Defining the roles of YAP/TAZ in controlling cell fate decisions following abnormal mitosis

Abstract

Mitosis is a critically important and time sensitive cellular process that proceeds rapidly, typically completing in 15-45 minutes. Mechanisms have evolved to measure the duration of mitosis, resulting in the identification of aberrant cells that spend too long in mitosis. If non-transformed cells undergo a mitosis that exceeds 90 minutes, then the resulting daughter cells activate a durable G1 arrest and cease proliferating. The underlying mechanism acting to time the duration of mitosis is unknown. Here, we demonstrate that cells activate the Hippo pathway upon entry into mitosis, which initiates degradation of the pro-growth transcriptional co-activators YAP and TAZ. Consequently, prolonged mitosis leads to decreased YAP/TAZ levels in the following G1, thus enforcing cell cycle arrest. We reveal that inactivation of the Hippo pathway, which is common in solid tumors, is sufficient to restore YAP/TAZ levels following a prolonged mitosis, and cells born from this prolonged mitosis can progress through the cell cycle. We also demonstrate that Hippo pathway inactivation alters cell fate decisions in response to mitotic arrest. Antimitotics (e.g. Taxol) have long been used to permanently arrest cells in mitosis, which frequently results in mitotic cell death.

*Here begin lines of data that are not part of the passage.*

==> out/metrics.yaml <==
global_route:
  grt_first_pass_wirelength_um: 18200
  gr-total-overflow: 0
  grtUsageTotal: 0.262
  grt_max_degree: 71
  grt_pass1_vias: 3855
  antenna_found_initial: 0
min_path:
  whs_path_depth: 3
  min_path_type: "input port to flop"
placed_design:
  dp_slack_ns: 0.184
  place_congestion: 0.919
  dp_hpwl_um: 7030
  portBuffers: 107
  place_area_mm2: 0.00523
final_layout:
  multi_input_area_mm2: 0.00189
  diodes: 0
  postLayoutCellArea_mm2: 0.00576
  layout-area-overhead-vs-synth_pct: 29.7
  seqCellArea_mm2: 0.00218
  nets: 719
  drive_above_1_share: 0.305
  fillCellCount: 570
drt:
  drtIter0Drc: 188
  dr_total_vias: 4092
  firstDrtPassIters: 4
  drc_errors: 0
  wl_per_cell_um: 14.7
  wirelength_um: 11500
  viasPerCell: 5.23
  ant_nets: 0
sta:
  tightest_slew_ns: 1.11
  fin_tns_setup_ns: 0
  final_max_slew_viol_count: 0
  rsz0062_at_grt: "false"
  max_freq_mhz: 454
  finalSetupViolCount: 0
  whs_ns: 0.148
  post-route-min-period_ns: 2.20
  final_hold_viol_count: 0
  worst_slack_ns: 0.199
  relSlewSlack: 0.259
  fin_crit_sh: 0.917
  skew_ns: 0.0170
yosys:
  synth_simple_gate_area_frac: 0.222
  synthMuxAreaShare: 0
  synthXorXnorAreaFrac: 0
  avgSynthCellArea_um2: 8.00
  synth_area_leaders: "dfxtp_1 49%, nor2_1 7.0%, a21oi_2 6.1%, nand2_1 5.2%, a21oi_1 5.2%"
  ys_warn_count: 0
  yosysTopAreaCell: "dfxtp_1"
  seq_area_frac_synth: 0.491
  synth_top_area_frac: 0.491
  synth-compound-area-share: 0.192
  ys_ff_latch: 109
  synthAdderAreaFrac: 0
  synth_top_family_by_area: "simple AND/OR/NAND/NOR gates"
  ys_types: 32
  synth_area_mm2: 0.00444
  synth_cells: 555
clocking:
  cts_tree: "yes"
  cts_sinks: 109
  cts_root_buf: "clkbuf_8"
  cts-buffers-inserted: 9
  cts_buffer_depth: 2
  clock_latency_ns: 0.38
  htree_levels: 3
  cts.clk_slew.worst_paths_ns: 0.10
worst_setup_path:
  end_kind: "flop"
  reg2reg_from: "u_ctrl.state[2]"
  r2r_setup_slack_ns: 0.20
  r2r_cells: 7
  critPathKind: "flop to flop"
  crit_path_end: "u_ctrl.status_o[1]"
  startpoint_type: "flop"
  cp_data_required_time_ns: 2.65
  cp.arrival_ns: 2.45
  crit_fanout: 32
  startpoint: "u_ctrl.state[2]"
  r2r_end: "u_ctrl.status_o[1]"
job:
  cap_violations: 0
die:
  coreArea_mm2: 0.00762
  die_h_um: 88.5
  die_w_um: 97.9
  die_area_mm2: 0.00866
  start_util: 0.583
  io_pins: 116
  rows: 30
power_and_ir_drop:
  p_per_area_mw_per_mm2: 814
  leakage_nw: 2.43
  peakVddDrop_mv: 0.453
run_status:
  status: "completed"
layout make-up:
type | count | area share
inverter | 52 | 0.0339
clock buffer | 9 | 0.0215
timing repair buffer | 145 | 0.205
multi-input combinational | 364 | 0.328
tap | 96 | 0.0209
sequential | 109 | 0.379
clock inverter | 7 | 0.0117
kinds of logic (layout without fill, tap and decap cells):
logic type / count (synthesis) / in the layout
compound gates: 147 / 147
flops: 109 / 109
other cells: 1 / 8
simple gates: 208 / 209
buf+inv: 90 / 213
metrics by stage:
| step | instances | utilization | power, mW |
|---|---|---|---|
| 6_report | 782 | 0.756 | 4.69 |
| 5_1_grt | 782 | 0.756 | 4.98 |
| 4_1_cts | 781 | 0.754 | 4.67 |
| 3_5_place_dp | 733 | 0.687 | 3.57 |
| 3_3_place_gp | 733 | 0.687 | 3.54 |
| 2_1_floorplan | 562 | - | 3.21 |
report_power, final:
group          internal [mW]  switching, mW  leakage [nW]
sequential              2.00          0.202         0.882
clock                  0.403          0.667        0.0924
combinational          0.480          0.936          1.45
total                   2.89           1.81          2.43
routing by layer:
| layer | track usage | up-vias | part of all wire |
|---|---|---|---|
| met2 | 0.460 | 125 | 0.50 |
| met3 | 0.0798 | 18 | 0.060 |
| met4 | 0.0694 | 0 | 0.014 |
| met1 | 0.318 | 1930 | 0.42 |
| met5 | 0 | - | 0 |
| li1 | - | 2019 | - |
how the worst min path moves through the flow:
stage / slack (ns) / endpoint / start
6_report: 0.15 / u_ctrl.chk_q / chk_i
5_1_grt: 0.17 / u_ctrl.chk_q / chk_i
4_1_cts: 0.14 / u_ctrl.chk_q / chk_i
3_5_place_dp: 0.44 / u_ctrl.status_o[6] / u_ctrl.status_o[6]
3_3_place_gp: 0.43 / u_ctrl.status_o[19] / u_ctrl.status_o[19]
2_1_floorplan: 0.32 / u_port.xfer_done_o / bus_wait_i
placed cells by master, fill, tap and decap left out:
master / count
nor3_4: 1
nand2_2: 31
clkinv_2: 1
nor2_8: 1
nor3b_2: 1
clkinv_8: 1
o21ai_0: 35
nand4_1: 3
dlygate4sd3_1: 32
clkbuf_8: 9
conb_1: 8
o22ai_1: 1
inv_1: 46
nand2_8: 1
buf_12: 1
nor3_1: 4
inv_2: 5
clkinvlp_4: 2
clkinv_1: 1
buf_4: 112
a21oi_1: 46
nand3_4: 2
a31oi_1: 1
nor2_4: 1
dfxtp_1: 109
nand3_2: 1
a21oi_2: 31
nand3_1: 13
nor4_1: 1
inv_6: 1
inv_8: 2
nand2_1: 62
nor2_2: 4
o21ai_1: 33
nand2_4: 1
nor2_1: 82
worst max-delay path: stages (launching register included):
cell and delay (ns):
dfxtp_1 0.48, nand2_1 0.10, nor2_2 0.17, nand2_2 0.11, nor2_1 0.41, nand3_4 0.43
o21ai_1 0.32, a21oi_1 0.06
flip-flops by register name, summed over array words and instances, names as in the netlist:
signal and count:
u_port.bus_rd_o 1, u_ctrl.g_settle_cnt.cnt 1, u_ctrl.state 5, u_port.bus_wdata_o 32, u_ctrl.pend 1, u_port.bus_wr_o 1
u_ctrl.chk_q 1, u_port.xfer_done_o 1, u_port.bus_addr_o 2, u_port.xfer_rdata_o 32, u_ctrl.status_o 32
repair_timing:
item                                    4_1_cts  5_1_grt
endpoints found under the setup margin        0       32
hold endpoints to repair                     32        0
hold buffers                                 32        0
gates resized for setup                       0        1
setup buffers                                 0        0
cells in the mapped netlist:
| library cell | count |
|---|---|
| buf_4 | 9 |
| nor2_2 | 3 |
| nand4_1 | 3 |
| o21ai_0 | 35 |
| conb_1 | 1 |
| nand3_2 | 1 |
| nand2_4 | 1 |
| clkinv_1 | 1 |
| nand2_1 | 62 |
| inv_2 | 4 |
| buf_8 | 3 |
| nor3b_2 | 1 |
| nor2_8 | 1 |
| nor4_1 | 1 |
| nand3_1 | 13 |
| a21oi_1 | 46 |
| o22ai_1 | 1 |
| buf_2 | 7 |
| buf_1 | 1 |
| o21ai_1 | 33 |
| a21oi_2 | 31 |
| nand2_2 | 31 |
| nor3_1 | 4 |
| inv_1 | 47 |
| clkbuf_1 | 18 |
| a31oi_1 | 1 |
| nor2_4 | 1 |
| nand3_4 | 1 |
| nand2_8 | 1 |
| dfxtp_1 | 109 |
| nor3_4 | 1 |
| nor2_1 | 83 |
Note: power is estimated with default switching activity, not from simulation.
File: config.mk
export PLATFORM = sky130hd
export DESIGN_NAME = tpair_timer
export DESIGN_NICKNAME = d
export VERILOG_FILES = /design/src/rtl/tpair_pkg.sv /design/src/rtl/tpair_sync.sv /design/src/rtl/tpair_step.sv /design/src/rtl/tpair_timer.sv
export SDC_FILE = /design/constraint.sdc
export NUM_CORES = 1
export LEC_CHECK = 0
export ABC_AREA = 0
export ABC_CLOCK_PERIOD_IN_PS = 4400
export BUFFER_PORTS_ARGS = -buffer_cell sky130_fd_sc_hd__buf_4
export CELL_PAD_IN_SITES_DETAIL_PLACEMENT = 1
export CELL_PAD_IN_SITES_GLOBAL_PLACEMENT = 1
export CORE_ASPECT_RATIO = 1.4
export CORE_MARGIN = 10
export CORE_UTILIZATION = 45
export CTS_CLUSTER_SIZE = 30
export DETAILED_ROUTE_END_ITERATION = 8
export HOLD_SLACK_MARGIN = 0.05
export PLACE_DENSITY_LB_ADDON = 0.2
export SYNTH_ARGS = -nofsm -noshare
export SYNTH_HDL_FRONTEND = slang
export SYNTH_SLANG_ARGS = --single-unit
File: constraint.sdc
create_clock -name clk -period 4.4 [get_ports clk]
set_clock_uncertainty 0.05 [all_clocks]
set_input_delay 0.88 -clock clk [delete_from_list [all_inputs] [get_ports clk]]
set_output_delay 0.88 -clock clk [all_outputs]
set_load 0.005 [all_outputs]
--- src/rtl/vwd_pkg.sv ---
package vwd_pkg;
  typedef enum logic {
    MODE_SEARCH   = 1'b0,
    MODE_STANDARD = 1'b1
  } vmode_e;
endpackage

--- src/rtl/vwd_sync_edge.sv ---
module vwd_sync_edge (
  input  logic clk,
  input  logic rst_n,
  input  logic tick,
  input  logic level_in,
  output logic rise_o
);
  logic prev_q, prev_d;

  always_comb begin
    prev_d = prev_q;
    if (tick) prev_d = level_in;
  end

  always_ff @(posedge clk or negedge rst_n) begin
    if (!rst_n) prev_q <= 1'b0;
    else        prev_q <= prev_d;
  end

  assign rise_o = tick && level_in && !prev_q;
endmodule

--- src/rtl/vwd_frame_timer.sv ---
module vwd_frame_timer #(
  parameter int WIDE_OPEN    = 488,
  parameter int WIDE_CLOSE   = 576,
  parameter int NARROW_OPEN  = 522,
  parameter int NARROW_CLOSE = 528,
  parameter int FREE_PERIOD  = 525,
  localparam int CNT_W       = $clog2(WIDE_CLOSE + 2)
) (
  input  logic clk,
  input  logic rst_n,
  input  logic tick,
  input  logic restart,
  output logic in_wide,
  output logic in_narrow,
  output logic wide_done,
  output logic narrow_done,
  output logic free_done
);
  localparam logic [CNT_W-1:0] CNT_MAX = CNT_W'(WIDE_CLOSE + 1);

  logic [CNT_W-1:0] cnt_q, cnt_d;

  always_comb begin
    cnt_d = cnt_q;
    if (tick) begin
      if (restart)              cnt_d = CNT_W'(1);
      else if (cnt_q < CNT_MAX) cnt_d = cnt_q + CNT_W'(1);
    end
  end

  always_ff @(posedge clk or negedge rst_n) begin
    if (!rst_n) cnt_q <= '0;
    else        cnt_q <= cnt_d;
  end

  assign in_wide     = (cnt_q >= CNT_W'(WIDE_OPEN))   && (cnt_q <= CNT_W'(WIDE_CLOSE));
  assign in_narrow   = (cnt_q >= CNT_W'(NARROW_OPEN)) && (cnt_q <= CNT_W'(NARROW_CLOSE));
  assign wide_done   = cnt_q >= CNT_W'(WIDE_CLOSE);
  assign narrow_done = cnt_q >= CNT_W'(NARROW_CLOSE);
  assign free_done   = cnt_q >= CNT_W'(FREE_PERIOD);
endmodule
### src/rtl/amp_sup_pkg.sv
package amp_sup_pkg;

  typedef enum logic [1:0] {
    FC_NONE  = 2'd0,
    FC_THERM = 2'd1,
    FC_SHORT = 2'd2,
    FC_DC    = 2'd3
  } fault_cls_t;

  // strict comparison against the duty limit
  function automatic logic duty_over(input logic [31:0] duty, input logic [31:0] lim);
    return duty > lim;
  endfunction

  // ranking of active faults: dc over short over thermal
  function automatic fault_cls_t pick_class(input logic dc, input logic sc, input logic th);
    if (dc)      return FC_DC;
    else if (sc) return FC_SHORT;
    else if (th) return FC_THERM;
    else         return FC_NONE;
  endfunction

  // only latched classes are reported externally
  function automatic logic class_flagged(input fault_cls_t c);
    return (c == FC_DC) || (c == FC_SHORT);
  endfunction

endpackage

### src/rtl/amp_dc_persist.sv
module amp_dc_persist #(
  parameter int DUTY_W   = 7,
  parameter int DUTY_LIM = 16,
  parameter int DC_MS    = 500
) (
  input  logic              clk,
  input  logic              rst_n,
  input  logic              ms_tick,
  input  logic              arm,
  input  logic [DUTY_W-1:0] duty,
  input  logic              pol,
  output logic              trip,
  output logic              cnt_zero
);
  import amp_sup_pkg::*;

  localparam int CW = $clog2(DC_MS + 1);

  logic [CW-1:0] cnt;
  logic          pol_prev;
  logic          over;
  logic          hold_ok;

  assign over    = duty_over(32'(duty), 32'(DUTY_LIM));
  assign hold_ok = over && (pol == pol_prev) && arm;

  always_ff @(posedge clk or negedge rst_n) begin
    if (!rst_n) begin
      cnt      <= '0;
      pol_prev <= 1'b0;
    end else begin
      pol_prev <= pol;
      if (!hold_ok)
        cnt <= '0;
      else if (ms_tick && (cnt != CW'(DC_MS)))
        cnt <= cnt + 1'b1;
    end
  end

  assign trip     = hold_ok && ms_tick && (cnt == CW'(DC_MS));
  assign cnt_zero = (cnt == '0);

endmodule

### src/rtl/amp_start_timer.sv
module amp_start_timer #(
  parameter int STARTUP_MS = 16
) (
  input  logic clk,
  input  logic rst_n,
  input  logic ms_tick,
  input  logic arm,
  output logic done
);
  localparam int SW = $clog2(STARTUP_MS + 1);

  logic [SW-1:0] cnt;

  assign done = (cnt == SW'(STARTUP_MS));

  always_ff @(posedge clk or negedge rst_n) begin
    if (!rst_n)
      cnt <= '0;
    else if (!arm)
      cnt <= '0;
    else if (ms_tick && !done)
      cnt <= cnt + 1'b1;
  end

endmodule

### src/rtl/amp_fault_latch.sv
module amp_fault_latch (
  input  logic                    clk,
  input  logic                    rst_n,
  input  logic                    sd_n,
  input  logic                    dc_trip,
  input  logic                    short_det,
  input  logic                    therm_hot,
  input  logic                    therm_cool,
  output logic                    dc_q,
  output logic                    sc_q,
  output logic                    th_q,
  output amp_sup_pkg::fault_cls_t cls
);
  import amp_sup_pkg::*;

  always_ff @(posedge clk or negedge rst_n) begin
    if (!rst_n) begin
      dc_q <= 1'b0;
      sc_q <= 1'b0;
      th_q <= 1'b0;
    end else begin
      if (dc_trip)
        dc_q <= 1'b1;
      if (!sd_n)
        sc_q <= 1'b0;
      else if (short_det)
        sc_q <= 1'b1;
      if (therm_hot)
        th_q <= 1'b1;
      else if (therm_cool)
        th_q <= 1'b0;
    end
  end

  assign cls = pick_class(dc_q, sc_q, th_q);

endmodule

### src/rtl/amp_fault_supervisor.sv
module amp_fault_supervisor #(
  parameter int NCH        = 2,
  parameter int DUTY_W     = 7,
  parameter int DUTY_LIM   = 16,
  parameter int DC_MS      = 500,
  parameter int STARTUP_MS = 16
) (
  input  logic                  clk,
  input  logic                  rst_n,
  input  logic                  ms_tick,
  input  logic                  sd_n,
  input  logic                  short_det,
  input  logic                  therm_hot,
  input  logic                  therm_cool,
  input  logic [NCH*DUTY_W-1:0] duty_bus,
  input  logic [NCH-1:0]        pol_bus,
  output logic                  out_en,
  output logic                  flag_n
);
  import amp_sup_pkg::*;

  logic [NCH-1:0] trip_vec;
  logic [NCH-1:0] zero_vec;
  logic           dc_trip;
  logic           dc_cnt_zero;
  logic           start_done;
  logic           dc_q;
  logic           sc_q;
  logic           th_q;
  fault_cls_t     cls;

  for (genvar ch = 0; ch < NCH; ch++) begin : g_ch
    amp_dc_persist #(
      .DUTY_W  (DUTY_W),
      .DUTY_LIM(DUTY_LIM),
      .DC_MS   (DC_MS)
    ) u_persist (
      .clk     (clk),
      .rst_n   (rst_n),
      .ms_tick (ms_tick),
      .arm     (sd_n),
      .duty    (duty_bus[ch*DUTY_W +: DUTY_W]),
      .pol     (pol_bus[ch]),
      .trip    (trip_vec[ch]),
      .cnt_zero(zero_vec[ch])
    );
  end

  assign dc_trip     = |trip_vec;
  assign dc_cnt_zero = &zero_vec;

  amp_start_timer #(
    .STARTUP_MS(STARTUP_MS)
  ) u_start (
    .clk    (clk),
    .rst_n  (rst_n),
    .ms_tick(ms_tick),
    .arm    (sd_n),
    .done   (start_done)
  );

  amp_fault_latch u_latch (
    .clk       (clk),
    .rst_n     (rst_n),
    .sd_n      (sd_n),
    .dc_trip   (dc_trip),
    .short_det (short_det),
    .therm_hot (therm_hot),
    .therm_cool(therm_cool),
    .dc_q      (dc_q),
    .sc_q      (sc_q),
    .th_q      (th_q),
    .cls       (cls)
  );

  assign flag_n = !class_flagged(cls);
  assign out_en = sd_n && start_done && (cls == FC_NONE);

endmodule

It has long been recognized that some cancer cells are resistant to antimitotics; this resistance can arise from cells escaping mitosis into the G1 phase in a process termed mitotic slippage. The mechanisms underlying these cell fate decisions are poorly understood. Here, we demonstrate that inactivation of the Hippo pathway promotes mitotic slippage and overall survival in cells treated with antimitotics by increasing antiapoptotic protein expression. Our data suggest that inactivation of the Hippo pathway may promote resistance to antimitotic therapies by favoring the survival and proliferation of cells that have experienced a prolonged mitosis. Interestingly, we find that restoring Hippo signaling to cancer cells that are resistant to antimitotic therapies sensitizes them to antimitotics and promotes mitotic cell death. Overall, we illuminate a broad role for Hippo signaling in determining cell fate during mitosis and identify a novel mechanism by which resistance to antimitotic therapies can arise.